There are other milestones associated with different licensing deals that are in place and those could be triggered, which would mean inflows. But those are unpredictable with respect to their success and timing both.
So I do think the interest income which probably ought to be around $7 million or $8 million for the year, will be our principle line of business in '08 with respect to generating revenues.
Victoria Leasit - Private Investor
Thank you.
Operator
Your next question comes from the line of Graig Suvannavejh with UBS. Please proceed.
David Greenwood
I think, operator that we circled back to Greg and got his second question.
Operator
Okay. He was still in queue again.
And so your next question, then, comes from the line of [Al Pincus], one moment. Please proceed, sir.
Al Pincus
Yes, good morning. I also have a question about the FDA meeting on April 10th.
I read a lot of what was said in the meeting. Is it fair to say that this IND for the spinal cord therapy is actually going to be long, long, time away, sir, or am I just reading something else into this?
Tom Okarma
There have been comments in the analysis lay press that were, surprisingly to me, dower and predicted just as your question frames, that the FDA is very resistant to granting INDs generally in the field of human embryonic stem cells. While again I can't give you any specific commentary or color on our application, I can tell you that generally speaking, from multiple interactions face-to-face with the agency we do not detect any such resistance that is specific to ES cells or general about cell therapy.

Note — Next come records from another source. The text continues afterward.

File: config.mk
export PLATFORM = sky130hd
export DESIGN_NAME = adder_arbiter_flat
export DESIGN_NICKNAME = d
export VERILOG_FILES = /design/src/rtl/adder_arbiter_if.sv /design/src/rtl/adder_arbiter.sv /design/src/flat_wrapper.sv
export SDC_FILE = /design/constraint.sdc
export NUM_CORES = 1
export LEC_CHECK = 0
export BUFFER_PORTS_ARGS = -buffer_cell sky130_fd_sc_hd__buf_4
export CORE_AREA = 5 5 153 155
export CTS_CLUSTER_DIAMETER = 80
export DETAILED_ROUTE_END_ITERATION = 8
export DIE_AREA = 0 0 158 160
export GPL_TIMING_DRIVEN = 0
export REMOVE_ABC_BUFFERS = 1
export SLEW_MARGIN = 20
export SYNTH_ARGS = -nofsm -noshare
export SYNTH_HDL_FRONTEND = slang
export SYNTH_SLANG_ARGS = --single-unit
File: constraint.sdc
create_clock -name clk -period 6.2 [get_ports clk]
set_input_delay 0.31 -clock clk [delete_from_list [all_inputs] [get_ports clk]]
set_output_delay 0.31 -clock clk [all_outputs]
set_load 0.02 [all_outputs]
## src/rtl/icw_sequencer_if.sv

```systemverilog
// Write-strobe/data bundle from the 8259A bus and read-write decoder into the ICW sequencer.
interface icw_sequencer_if;
    logic       write_initial_command_word_1;
    logic       write_odd_address;
    logic [7:0] internal_data_bus;

    modport master (
        output write_initial_command_word_1,
        output write_odd_address,
        output internal_data_bus
    );

    modport slave (
        input  write_initial_command_word_1,
        input  write_odd_address,
        input  internal_data_bus
    );
endinterface

```

## src/rtl/icw_sequencer.sv

```systemverilog
// 8259A initialization-command-word sequencer: captures ICW1..ICW4, then forwards odd writes as OCW1.
// Optional macro ICW_CASCADE_EN enables the ICW3 step and cascade outputs.
module icw_sequencer #(
    parameter int CASCADE_LINES    = 8,
    parameter int CASCADE_ID_WIDTH = 3
) (
    input  logic                        clock,
    input  logic                        reset_n,
    icw_sequencer_if.slave              bus,
    output logic [10:0]                 interrupt_vector_address,
    output logic                        level_or_edge_triggered_config,
    output logic                        call_address_interval_4_or_8_config,
    output logic                        single_or_cascade_config,
    output logic                        set_icw4_config,
    output logic [CASCADE_LINES-1:0]    cascade_device_config,
    output logic [CASCADE_ID_WIDTH-1:0] slave_id,
    output logic                        microprocessor_mode_config,
    output logic                        auto_eoi_config,
    output logic                        buffered_mode_config,
    output logic                        buffered_master_or_slave_config,
    output logic                        special_fully_nested_config,
    output logic                        initialization_clear,
    output logic                        initialization_done,
    output logic                        write_operation_control_word_1
);

    typedef enum logic [2:0] {
        IDLE,
        EXPECT_ICW2,
`ifdef ICW_CASCADE_EN
        EXPECT_ICW3,
`endif
        EXPECT_ICW4,
        READY
    } state_t;

    state_t     state_q, state_d;
    logic [7:0] vec_hi_q, vec_hi_d;
    logic [2:0] vec_lo_q, vec_lo_d;
    logic       ltim_q, ltim_d;
    logic       adi_q, adi_d;
    logic       ic4_q, ic4_d;
    logic       upm_q, upm_d;
    logic       aeoi_q, aeoi_d;
    logic       ms_q, ms_d;
    logic       buf_q, buf_d;
    logic       sfnm_q, sfnm_d;
    logic       clr_q, clr_d;
    logic       ocw1_q, ocw1_d;
`ifdef ICW_CASCADE_EN
    logic                     sngl_q, sngl_d;
    logic [CASCADE_LINES-1:0] casc_q, casc_d;
`endif

    logic [7:0] data;
    assign data = bus.internal_data_bus;

    always_ff @(posedge clock or negedge reset_n) begin
        if (!reset_n) begin
            state_q  <= IDLE;
            vec_hi_q <= '0;
            vec_lo_q <= '0;
            ltim_q   <= 1'b0;
            adi_q    <= 1'b0;
            ic4_q    <= 1'b0;
            upm_q    <= 1'b0;
            aeoi_q   <= 1'b0;
            ms_q     <= 1'b0;
            buf_q    <= 1'b0;
            sfnm_q   <= 1'b0;
            clr_q    <= 1'b0;
            ocw1_q   <= 1'b0;
`ifdef ICW_CASCADE_EN
            sngl_q   <= 1'b0;
            casc_q   <= '0;
`endif
        end else begin
            state_q  <= state_d;
            vec_hi_q <= vec_hi_d;
            vec_lo_q <= vec_lo_d;
            ltim_q   <= ltim_d;
            adi_q    <= adi_d;
            ic4_q    <= ic4_d;
            upm_q    <= upm_d;
            aeoi_q   <= aeoi_d;
            ms_q     <= ms_d;
            buf_q    <= buf_d;
            sfnm_q   <= sfnm_d;
            clr_q    <= clr_d;
            ocw1_q   <= ocw1_d;
`ifdef ICW_CASCADE_EN
            sngl_q   <= sngl_d;
            casc_q   <= casc_d;
`endif
        end
    end

    always_comb begin
        state_d  = state_q;
        vec_hi_d = vec_hi_q;
        vec_lo_d = vec_lo_q;
        ltim_d   = ltim_q;
        adi_d    = adi_q;
        ic4_d    = ic4_q;
        upm_d    = upm_q;
        aeoi_d   = aeoi_q;
        ms_d     = ms_q;
        buf_d    = buf_q;
        sfnm_d   = sfnm_q;
        clr_d    = 1'b0;
        ocw1_d   = 1'b0;
`ifdef ICW_CASCADE_EN
        sngl_d   = sngl_q;
        casc_d   = casc_q;
`endif
        // ICW1 takes priority over a simultaneous odd write, which is dropped.
        if (bus.write_initial_command_word_1) begin
            vec_lo_d = data[7:5];
            ltim_d   = data[3];
            adi_d    = data[2];
            ic4_d    = data[0];
            vec_hi_d = '0;
            upm_d    = 1'b0;
            aeoi_d   = 1'b0;
            ms_d     = 1'b0;
            buf_d    = 1'b0;
            sfnm_d   = 1'b0;
            clr_d    = 1'b1;
            state_d  = EXPECT_ICW2;
`ifdef ICW_CASCADE_EN
            sngl_d   = data[1];
            casc_d   = '0;
`endif
        end else if (bus.write_odd_address) begin
            case (state_q)
                EXPECT_ICW2: begin
                    vec_hi_d = data;
`ifdef ICW_CASCADE_EN
                    if (!sngl_q)
                        state_d = EXPECT_ICW3;
                    else
`endif
                    if (ic4_q)
                        state_d = EXPECT_ICW4;
                    else
                        state_d = READY;
                end
`ifdef ICW_CASCADE_EN
                EXPECT_ICW3: begin
                    casc_d  = CASCADE_LINES'(data);
                    state_d = ic4_q ? EXPECT_ICW4 : READY;
                end
`endif
                EXPECT_ICW4: begin
                    upm_d   = data[0];
                    aeoi_d  = data[1];
                    ms_d    = data[2];
                    buf_d   = data[3];
                    sfnm_d  = data[4];
                    state_d = READY;
                end
                READY:   ocw1_d = 1'b1;
                default: ;
            endcase
        end
    end

    assign interrupt_vector_address            = {vec_hi_q, vec_lo_q};
    assign level_or_edge_triggered_config      = ltim_q;
    assign call_address_interval_4_or_8_config = adi_q;
    assign set_icw4_config                     = ic4_q;
    assign microprocessor_mode_config          = upm_q;
    assign auto_eoi_config                     = aeoi_q;
    assign buffered_master_or_slave_config     = ms_q;
    assign buffered_mode_config                = buf_q;
    assign special_fully_nested_config         = sfnm_q;
    assign initialization_clear                = clr_q;
    assign initialization_done                 = (state_q == READY);
    assign write_operation_control_word_1      = ocw1_q;
`ifdef ICW_CASCADE_EN
    assign single_or_cascade_config            = sngl_q;
    assign cascade_device_config               = casc_q;
    assign slave_id                            = casc_q[CASCADE_ID_WIDTH-1:0];
`else
    assign single_or_cascade_config            = 1'b1;
    assign cascade_device_config               = '0;
    assign slave_id                            = '0;
`endif

endmodule

```

## src/flat_wrapper.sv

```systemverilog
// flat-port wrapper written by rule: the top's interface ports become plain ports
module icw_sequencer_flat 
#(
    parameter int CASCADE_LINES    = 8,
    parameter int CASCADE_ID_WIDTH = 3
)
  (clock, reset_n, interrupt_vector_address, level_or_edge_triggered_config, call_address_interval_4_or_8_config, single_or_cascade_config, set_icw4_config, cascade_device_config, slave_id, microprocessor_mode_config, auto_eoi_config, buffered_mode_config, buffered_master_or_slave_config, special_fully_nested_config, initialization_clear, initialization_done, write_operation_control_word_1, bus_write_initial_command_word_1, bus_write_odd_address, bus_internal_data_bus);
  icw_sequencer_if bus_i ();
  input  logic clock;
  input  logic reset_n;
  output logic [10:0] interrupt_vector_address;
  output logic level_or_edge_triggered_config;
  output logic call_address_interval_4_or_8_config;
  output logic single_or_cascade_config;
  output logic set_icw4_config;
  output logic [CASCADE_LINES-1:0] cascade_device_config;
  output logic [CASCADE_ID_WIDTH-1:0] slave_id;
  output logic microprocessor_mode_config;
  output logic auto_eoi_config;
  output logic buffered_mode_config;
  output logic buffered_master_or_slave_config;
  output logic special_fully_nested_config;
  output logic initialization_clear;
  output logic initialization_done;
  output logic write_operation_control_word_1;
  input wire logic [$bits(bus_i.write_initial_command_word_1)-1:0] bus_write_initial_command_word_1;
  input wire logic [$bits(bus_i.write_odd_address)-1:0] bus_write_odd_address;
  input wire logic [$bits(bus_i.internal_data_bus)-1:0] bus_internal_data_bus;
  assign bus_i.write_initial_command_word_1 = bus_write_initial_command_word_1;
  assign bus_i.write_odd_address = bus_write_odd_address;
  assign bus_i.internal_data_bus = bus_internal_data_bus;
  icw_sequencer #(.CASCADE_LINES(CASCADE_LINES), .CASCADE_ID_WIDTH(CASCADE_ID_WIDTH)) u_core (.clock(clock), .reset_n(reset_n), .bus(bus_i), .interrupt_vector_address(interrupt_vector_address), .level_or_edge_triggered_config(level_or_edge_triggered_config), .call_address_interval_4_or_8_config(call_address_interval_4_or_8_config), .single_or_cascade_config(single_or_cascade_config), .set_icw4_config(set_icw4_config), .cascade_device_config(cascade_device_config), .slave_id(slave_id), .microprocessor_mode_config(microprocessor_mode_config), .auto_eoi_config(auto_eoi_config), .buffered_mode_config(buffered_mode_config), .buffered_master_or_slave_config(buffered_master_or_slave_config), .special_fully_nested_config(special_fully_nested_config), .initialization_clear(initialization_clear), .initialization_done(initialization_done), .write_operation_control_word_1(write_operation_control_word_1));
endmodule
```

There is a widespread notion that for example, the regulatory pathway for embryonic stem cells, be it IND approvals or product approvals, is somehow tortuous or undefined. And that is anything but the truth.
And that's coming from someone who's been in the cell therapy field for longer than I care to admit. So we do not in any shape, manner or form subscribe to the crepe hangers who are out there predicting that there is a higher bar for embryonic cell based therapies than for other kinds of cell or gene therapy.
Now, having said that, there are of course unique issues surrounding embryonic stem cells and we are quite confident that we and our application have traversed them. So we do not see any generic or specific barriers to proceeding down the clinical pathway in the near-term with embryonic stem cells from Geron.
Al Pincus
Thank you.
Operator
(Operator Instructions).
Tom Okarma
Okay. Well I think if there are no other questions then we will bring today's conference call to a close.
Again, I thank you all very much for your good questions and for your participation. Have a good day.
Operator
Ladies and gentlemen, thank you for your participation in today's conference. This concludes the presentation.
You may now disconnect. Have a good day.